結論テキスト
本願商標は、登録すべきものとする。
Trademark Appeal Case
本データベースは、特許庁の審決例をAIで解析・要約したものです。拒絶理由通知に対する意見書作成や、審判請求書等の作成時の参考としてお役立てください。
| 審判番号 | 不服2006−6916(T2006−6916/J1) |
|---|---|
| 審判種別 | 不服 |
| 結論 | 勝訴(請求認容) |
本願商標は、「シノワズリー」の片仮名文字及び「Chinoiserie」の欧文字を二段に書してなり、第30類に属する願書記載のとおりの商品を指定商品として、平成17年5月6日に登録出願されたものであるが、その後、指定商品については、当審における同18年7月7日付け手続補正書において、第30類「あめ」に補正されたものである。
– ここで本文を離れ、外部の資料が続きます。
What follows belongs to an exercise in optimizing a design on an open flow for small area; a production flow would make more cautious choices. RTL that was checked went through simulation tests only; none was proved equivalent to the original. Power is estimated from default activity; no workload was simulated.

==> try-garnet: inputs <==
==> flow/design.v <==
`default_nettype none
`default_nettype none
`default_nettype none
module rca #(parameter N = 8) (
    input  [N-1:0] a,
    input  [N-1:0] b,
    input          ci,
    output [N-1:0] s
);
    wire [N:0] c;
    assign c[0] = ci;
    genvar i;
    generate
        for (i = 0; i < N; i = i + 1) begin : bit_
            assign s[i]   = a[i] ^ b[i] ^ c[i];
            assign c[i+1] = (a[i] & b[i]) | (c[i] & (a[i] ^ b[i]));
        end
    endgenerate
endmodule
`default_nettype none
module tb_hw (
    input clk,
    input rst,
    output out_test,
    input uart_rx,
    output rpi_tx,
    input sck_in,
    input ws_in,
    input sd_in,
    output out_test2,
    output [7:0] led
);
    wire rstn = ~rst;
    reg uart_m, uart_s;
    reg sck_m, sck_s;
    reg ws_m, ws_s;
    reg sd_m, sd_s;
    always @(posedge clk) begin
        uart_m <= uart_rx & rstn;
        uart_s <= uart_m & rstn;
        sck_m  <= sck_in & rstn;
        sck_s  <= sck_m & rstn;
    end
    always @(posedge clk) begin
        ws_m <= ws_in; ws_s <= ws_m;
        sd_m <= sd_in; sd_s <= sd_m;
    end
    assign rpi_tx = uart_s;
    reg sck_d1, sck_d2;
    always @(posedge clk) begin
        sck_d1 <= sck_s & rstn;
        sck_d2 <= sck_d1 & rstn;
    end
    wire sck_p = sck_d1 & ~sck_d2;
    wire sck_n = ~sck_d1 & sck_d2;
    wire p_ld = sck_p & rstn;
    wire p_hd = ~sck_p & rstn;
    reg wsd, wsd1;
    always @(posedge clk) begin
        wsd  <= (ws_s & p_ld) | (wsd  & p_hd);
        wsd1 <= (wsd  & p_ld) | (wsd1 & p_hd);
    end
    wire wsp = wsd ^ wsd1;
    wire sample_clk = wsd1 & ~wsd;
    reg [3:0] counter;
    always @(posedge clk) begin
        if (rst) counter <= 4'd0;
        else if (sck_n) begin
            if (wsp) counter <= 4'd15;
            else if (counter != 4'd0) counter <= counter - 4'd1;
        end
    end
    reg [15:0] buffer;
    wire sd_r = sd_s & rstn;
    genvar gi;
    generate
        for (gi = 0; gi < 16; gi = gi + 1) begin : g_buf
            wire wr = rst | (sck_p & (counter == gi));
            always @(posedge clk) buffer[gi] <= wr ? sd_r : buffer[gi];
        end
    endgenerate
    reg [15:0] left_channel, right_channel;
    wire ld_l = sck_p & wsd & ~wsd1;
    wire ld_r = sck_p & sample_clk;
    wire l_ld = ld_l & rstn, l_hd = ~ld_l & rstn;
    wire r_ld = ld_r & rstn, r_hd = ~ld_r & rstn;
    always @(posedge clk) begin
        left_channel  <= (buffer & {16{l_ld}}) | (left_channel  & {16{l_hd}});
        right_channel <= (buffer & {16{r_ld}}) | (right_channel & {16{r_hd}});
    end
    reg [16:0] dac_l, dac_r;
    wire [16:0] dac_l_nx, dac_r_nx;
    wire pos_l = ~dac_l[16];
    wire pos_r = ~dac_r[16];
    rca #(17) u_add_l (.a(dac_l), .b({pos_l, ~left_channel[15],  left_channel[14:0]}),  .ci(pos_l), .s(dac_l_nx));
    rca #(17) u_add_r (.a(dac_r), .b({pos_r, ~right_channel[15], right_channel[14:0]}), .ci(pos_r), .s(dac_r_nx));
    always @(posedge clk) begin
        dac_l <= dac_l_nx | {17{rst}};
        dac_r <= dac_r_nx | {17{rst}};
    end
    assign out_test  = pos_l;
    assign out_test2 = pos_r;
    reg [30:0] ema;
    wire [15:0] ema_hi = ema[30:15];
    wire [16:0] ema_d;
    wire [15:0] ema_x  = right_channel & {16{sample_clk}};
    wire [15:0] ema_nh = ~(ema_hi & {16{sample_clk}});
    rca #(17) u_ema_sub (.a({ema_x[15], ema_x}), .b({ema_nh[15], ema_nh}), .ci(1'b1), .s(ema_d));
    wire s = ema_d[16];
    wire [18:0] dx  = {{2{s}}, ema_d};               
    wire [18:0] d4x = {ema_d[16:0], 2'b00};          
    wire [18:0] cs_s;                                 
    wire [18:0] cs_c;                                 
    assign cs_c[0] = 1'b0;
    generate
        for (gi = 0; gi < 18; gi = gi + 1) begin : g_csa
            assign cs_s[gi]   = ema[gi] ^ dx[gi] ^ d4x[gi];
            assign cs_c[gi+1] = (ema[gi] & dx[gi]) | (ema[gi] & d4x[gi]) | (dx[gi] & d4x[gi]);
        end
    endgenerate
    assign cs_s[18] = ema[18];
    wire [19:0] ema_lo_nx;
    rca #(20) u_ema_lo (.a({1'b0, cs_s}), .b({1'b0, cs_c}), .ci(1'b0), .s(ema_lo_nx));
    wire ema_inc = ema_lo_nx[19] & ~s;
    wire ema_dec = ~ema_lo_nx[19] & s;
    wire [11:0] ones, zeros;
    assign ones[0] = 1'b1;
    assign zeros[0] = 1'b1;
    generate
        for (gi = 1; gi < 12; gi = gi + 1) begin : g_pre
            assign ones[gi]  = ones[gi-1] & ema[18+gi];
            assign zeros[gi] = zeros[gi-1] & ~ema[18+gi];
        end
    endgenerate
    wire [11:0] ema_flip = ({12{ema_inc}} & ones) | ({12{ema_dec}} & zeros);
    wire [30:0] ema_nx = {ema[30:19] ^ ema_flip, ema_lo_nx[18:0]};
    always @(posedge clk) ema <= ema_nx & {31{rstn}};
    wire [14:0] mlo = ema_hi[14:0];
    wire neg = ema_hi[15];
    function automatic ge(input n, input [14:0] lo, input [15:0] t);
        ge = n ? (lo != 15'd0) && ({1'b0, lo} <= 16'd32768 - t) : ({1'b0, lo} >= t);
    endfunction
    wire [6:0] th = {ge(neg, mlo, 16'd29205), ge(neg, mlo, 16'd7336), ge(neg, mlo, 16'd1464),
                     ge(neg, mlo, 16'd368), ge(neg, mlo, 16'd93), ge(neg, mlo, 16'd19), ge(neg, mlo, 16'd5)};
    wire [2:0] lvl = {th[3], th[5] | (th[1] & ~th[3]), th[6] | (th[4] & ~th[5]) | (th[2] & ~th[3]) | (th[0] & ~th[1])};
    reg [2:0] lvl1, lvl2, lvl3;
    reg on;
    always @(posedge clk) begin
        lvl1 <= lvl & {3{rstn}};
        lvl2 <= lvl1 & {3{rstn}};
        lvl3 <= lvl2;
        on <= rstn;
    end
    wire [7:0] bar = {8{on}} & {lvl3 == 3'd7, lvl3 >= 3'd6, lvl3 >= 3'd5, lvl3 >= 3'd4,
                                lvl3 >= 3'd3, lvl3 >= 3'd2, lvl3 >= 3'd1, 1'b1};
    assign led = ~{bar[0], bar[1], bar[2], bar[3], bar[4], bar[5], bar[6], bar[7]};
endmodule
Source: an optimization exercise on an open RTL-to-GDS flow (aim: small area, a short achievable clock period and few clock cycles). Production flows keep margins and buffers that such runs may drop.
Only simulation tests tie the RTL to the original design; equivalence was not proved.

`design.v`:
```
module mac(
    input [15:0] m,
    input [15:0] x,
    input [15:0] k,
    output [15:0] s,
    output o
);
    reg [20:0] acc;
    reg [15:0] row;
    reg hi;
    integer i;
    always @(*) begin
        acc = {5'd0, k};
        hi = 1'b0;
        for (i = 0; i < 16; i = i + 1) begin
            row = x << i;
            acc = acc + {5'd0, {16{m[i]}} & row};
            if (i > 0) hi = hi | (m[i] & (|(x >> (16 - i))));
        end
    end
    assign s = acc[15:0];
    assign o = hi | (|acc[20:16]);
endmodule
module projeto(
    input ck,
    input inicio,
    input rst,
    input [15:0] X,
    input [15:0] A,
    input [15:0] B,
    input [15:0] C,
    output pronto,
    output overflow,
    output [15:0] resultado
);
    reg busy, pr, ov;
    reg [15:0] r;
    wire [15:0] m = busy ? r : A;
    wire [15:0] k = busy ? C : B;
    wire [15:0] s;
    wire o;
    mac u(.m(m), .x(X), .k(k), .s(s), .o(o));
    always @(posedge ck) begin
        r  <= s;
        ov <= o | (busy & ov);
        if (rst) begin
            busy <= 1'b0;
            pr   <= 1'b0;
        end else begin
            busy <= ~busy & inicio;
            pr   <= busy;
        end
    end
    assign pronto = pr;
    assign resultado = r;
    assign overflow = ov;
endmodule
```
From an optimization exercise on the open Yosys and OpenROAD flow, aimed at small area; shortcuts taken in it are not production practice.
Only simulation tests tie the RTL to the original design; equivalence was not proved.
Power is estimated from default activity; no workload was simulated.

Design fifo, start of the top module:
module fifo(clk,reset,r,w,data_in,out,full,empty,
	cnt_w_next,cnt_w,cnt_r_next,cnt_r);
Settings: LEC_CHECK=0, ABC_AREA=1, CAP_MARGIN=20, CORE_MARGIN=2, CORE_UTILIZATION=70, PLACE_DENSITY=0.8, SLEW_MARGIN=20; clock period 5.0 ns.
run.sh (not shown) runs the stock make flow with config.mk's settings and CLKGATE_MAP_FILE= SYNTH_SCRIPT=/design/flow/synth_recipe.tcl, a recipe that flattens the netlist after the stock synthesis.
The baseline finished with timing, DRC and antenna clean.
Rerun with:
--- a/flow/config.mk
+++ b/flow/config.mk
@@ -7,7 +7,6 @@
 export LEC_CHECK = 0
-export ABC_AREA = 1
 export CAP_MARGIN = 20
 export CORE_MARGIN = 2
-export CORE_UTILIZATION = 70
-export PLACE_DENSITY = 0.8
+export CORE_UTILIZATION = 40
+export PLACE_DENSITY = 0.6
 export SLEW_MARGIN = 20
Effect:
- The new run finished with timing, DRC and antenna clean
- worst setup slack loses 370 ps
- synthesized cell count fell by 24%
- core utilization fell by 37 points
- routed wire length falls by 3.8%
- design area went up by 2.9%
- worst hold slack improves by 39 ps
- non-clock buffer count goes up by 4
- maximum frequency is lower by 8.6%
- total power rises by 7.6%
- register-to-register slack loses 320 ps
- first-iteration DRC count goes down by 51%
原査定は、「本願商標は、仏語の『Chinoiserie』の文字とその読みである『シノワズリー』の文字とを二段にして普通に用いられる方法により書してなるが、該文字は『中国趣味、中国風』等を意味する語として一般的に使用されている事実が認められるので、これを本願の指定商品に使用しても、中国風の商品であること、あるいは中華風の味付けの商品であること等を容易に想起させるために、商品の品質等を表示するにすぎないものと認める。したがって、本願商標は、商標法第3条第1項第3号に該当し、前記商品以外の商品に使用するときは商品の品質について誤認を生じさせるおそれがあるので、同法第4条第1項第16号に該当する。」旨認定、判断し、本願を拒絶したものである。
本願商標は、上記1のとおり「シノワズリー」の片仮名文字及び「Chinoiserie」の欧文字を二段に書してなるところ、該文字が、「中国趣味、中国風を模倣した装飾・工芸品」(株式会社岩波書店 「広辞苑第五版」)の意味を有する語であるとしても、補正後の指定商品「あめ」との関係において、直ちに、商品の品質等を直接的かつ具体的に表示するものとして認識、理解されているとはいい難く、また、商品の品質等を表示するものとして、取引上、普通に使用されている事実を見いだすこともできない。
してみれば、本願商標は、これをその補正後の指定商品について使用しても、自他商品の識別標識としても機能を十分に果たし得るものであり、また、商品の品質について誤認を生じさせるおそれもないというべきである。
したがって、本願商標が商標法第3条第1項第3号及び同法第4条第1項第16号に該当するとして本願を拒絶した原査定は、妥当でなく、取消しを免れない。
その他、政令で定める期間内に本願について拒絶の理由を発見しない。
よって、結論のとおり審決する。